REAM：合并优化大型语言模型专家剪枝

摘要

专家混合架构（MoE）的大型语言模型是当前性能最优的模型体系之一。参数量达数千亿的最大规模模型在部署时面临显著的内存挑战。传统降低内存需求的方法包括权重剪枝和量化。受路由加权专家激活剪枝（REAP）方法的启发，我们提出了一种创新技术——路由加权专家激活合并（REAM）。该方法不再移除专家模块，而是对其进行分组并合并权重，从而更好地保持原始性能。我们在多种MoE大语言模型上，通过多样化选择题问答和生成式评测基准，将REAM与REAP及其他基线方法进行对比。研究结果揭示了模型性能在选择题与生成任务之间存在权衡关系，且这种关系取决于校准数据的构成比例。通过调控通用文本、数学和代码数据的混合比例，我们考察了该权衡的帕累托边界，结果表明REAM在多方面超越基线方法，且在多数情况下性能可与未压缩的原始模型相媲美。

English

Mixture-of-Experts (MoE) large language models (LLMs) are among the top-performing architectures.

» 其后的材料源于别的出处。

===== src/rtl/wb_mux_n.sv =====
// rtl/wb_mux_n.sv - SERV-style Wishbone master to NUM_SLAVES slave splitter with watchdog
// Define WB_MUX_N_ERR_EN to add o_wb_cpu_err for timeout and unmapped accesses.
module wb_mux_n
  import wb_mux_n_pkg::*;
#(
  parameter int NUM_SLAVES = 2,
  parameter int SEL_MSB    = 31,
  parameter int SEL_LSB    = 30,
  parameter int TIMEOUT    = 15
) (
  input  logic                     i_clk,
  input  logic                     i_rst_n,
  input  logic [31:0]              i_wb_cpu_adr,
  input  logic [31:0]              i_wb_cpu_dat,
  input  logic [3:0]               i_wb_cpu_sel,
  input  logic                     i_wb_cpu_we,
  input  logic                     i_wb_cpu_cyc,
  output logic [31:0]              o_wb_cpu_rdt,
  output logic                     o_wb_cpu_ack,
`ifdef WB_MUX_N_ERR_EN
  output logic                     o_wb_cpu_err,
`endif
  output logic [31:0]              o_wb_s_adr,
  output logic [31:0]              o_wb_s_dat,
  output logic [3:0]               o_wb_s_sel,
  output logic                     o_wb_s_we,
  output logic [NUM_SLAVES-1:0]    o_wb_s_cyc,
  input  logic [32*NUM_SLAVES-1:0] i_wb_s_rdt,
  input  logic [NUM_SLAVES-1:0]    i_wb_s_ack
);

  localparam int IDX_W = SEL_MSB - SEL_LSB + 1;
  localparam int TMR_W = (TIMEOUT > 0) ? $clog2(TIMEOUT + 1) : 1;
  localparam logic [TMR_W-1:0] TMR_LAST = TMR_W'((TIMEOUT > 0) ? TIMEOUT - 1 : 0);
  localparam logic [TMR_W-1:0] TMR_MAX  = {TMR_W{1'b1}};

  state_e                  state_q, state_d;
  logic [NUM_SLAVES-1:0]   sel_q, sel_d;
  logic [TMR_W-1:0]        timer_q, timer_d;
  logic [31:0]             rdt_q, rdt_d;
  logic                    ack_q, ack_d;
`ifdef WB_MUX_N_ERR_EN
  logic                    err_q, err_d;
`endif

  logic [IDX_W-1:0]        idx;
  logic [NUM_SLAVES-1:0]   dec_onehot;
  logic                    dec_mapped;
  logic [31:0]             slv_rdt;
  logic                    slv_ack;

  assign idx = i_wb_cpu_adr[SEL_MSB:SEL_LSB];

  wb_mux_n_dec #(
    .NUM_SLAVES (NUM_SLAVES),
    .IDX_W      (IDX_W)
  ) u_dec (
    .idx    (idx),
    .onehot (dec_onehot),
    .mapped (dec_mapped)
  );

  assign o_wb_s_adr = i_wb_cpu_adr;
  assign o_wb_s_dat = i_wb_cpu_dat;
  assign o_wb_s_sel = i_wb_cpu_sel;
  assign o_wb_s_we  = i_wb_cpu_we;

  // sel_q is the registered index kept in one-hot form, so it gates cyc, ack and rdt directly.
  assign o_wb_s_cyc = sel_q & {NUM_SLAVES{(state_q == ST_WAIT) && i_wb_cpu_cyc}};

  assign o_wb_cpu_rdt = rdt_q;
  assign o_wb_cpu_ack = ack_q;
`ifdef WB_MUX_N_ERR_EN
  assign o_wb_cpu_err = err_q;
`endif

  always_comb begin
    slv_rdt = '0;
    for (int i = 0; i < NUM_SLAVES; i++) begin
      if (sel_q[i]) begin
        slv_rdt = slv_rdt | i_wb_s_rdt[32*i +: 32];
      end
    end
    slv_ack = |(i_wb_s_ack & sel_q);
  end

  always_comb begin
    state_d = state_q;
    sel_d   = sel_q;
    timer_d = timer_q;
    rdt_d   = rdt_q;
    ack_d   = 1'b0;
`ifdef WB_MUX_N_ERR_EN
    err_d   = 1'b0;
`endif
    case (state_q)
      ST_IDLE: begin
        if (i_wb_cpu_cyc) begin
          sel_d   = dec_onehot;
          timer_d = '0;
          if (dec_mapped) begin
            state_d = ST_WAIT;
          end else begin
            state_d = ST_RESP;
            rdt_d   = UNMAPPED_RDT;
`ifdef WB_MUX_N_ERR_EN
            err_d   = 1'b1;
`else
            ack_d   = 1'b1;
`endif
          end
        end
      end
      ST_WAIT: begin
        // A real slave ack beats a watchdog expiry landing on the same cycle.
        if (!i_wb_cpu_cyc) begin
          state_d = ST_IDLE;
        end else if (slv_ack) begin
          state_d = ST_RESP;
          rdt_d   = slv_rdt;
          ack_d   = 1'b1;
        end else if ((TIMEOUT != 0) && (timer_q == TMR_LAST)) begin
          state_d = ST_RESP;
`ifdef WB_MUX_N_ERR_EN
          rdt_d   = '0;
          err_d   = 1'b1;
`else
          rdt_d   = TIMEOUT_RDT;
          ack_d   = 1'b1;
`endif
        end else if (timer_q != TMR_MAX) begin
          timer_d = timer_q + 1'b1;
        end
      end
      ST_RESP: begin
        state_d = ST_IDLE;
      end
      default: begin
        state_d = ST_IDLE;
      end
    endcase
  end

  always_ff @(posedge i_clk or negedge i_rst_n) begin
    if (!i_rst_n) begin
      state_q <= ST_IDLE;
      sel_q   <= '0;
      timer_q <= '0;
      rdt_q   <= '0;
      ack_q   <= 1'b0;
`ifdef WB_MUX_N_ERR_EN
      err_q   <= 1'b0;
`endif
    end else begin
      state_q <= state_d;
      sel_q   <= sel_d;
      timer_q <= timer_d;
      rdt_q   <= rdt_d;
      ack_q   <= ack_d;
`ifdef WB_MUX_N_ERR_EN
      err_q   <= err_d;
`endif
    end
  end

endmodule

The largest models, often with hundreds of billions of parameters, pose significant memory challenges for deployment. Traditional approaches to reduce memory requirements include weight pruning and quantization. Motivated by the Router-weighted Expert Activation Pruning (REAP) that prunes experts, we propose a novel method, Router-weighted Expert Activation Merging (REAM). Instead of removing experts, REAM groups them and merges their weights, better preserving original performance. We evaluate REAM against REAP and other baselines across multiple MoE LLMs on diverse multiple-choice (MC) question answering and generative (GEN) benchmarks. Our results reveal a trade-off between MC and GEN performance that depends on the mix of calibration data. By controlling the mix of general, math and coding data, we examine the Pareto frontier of this trade-off and show that REAM often outperforms the baselines and in many cases is comparable to the original uncompressed models.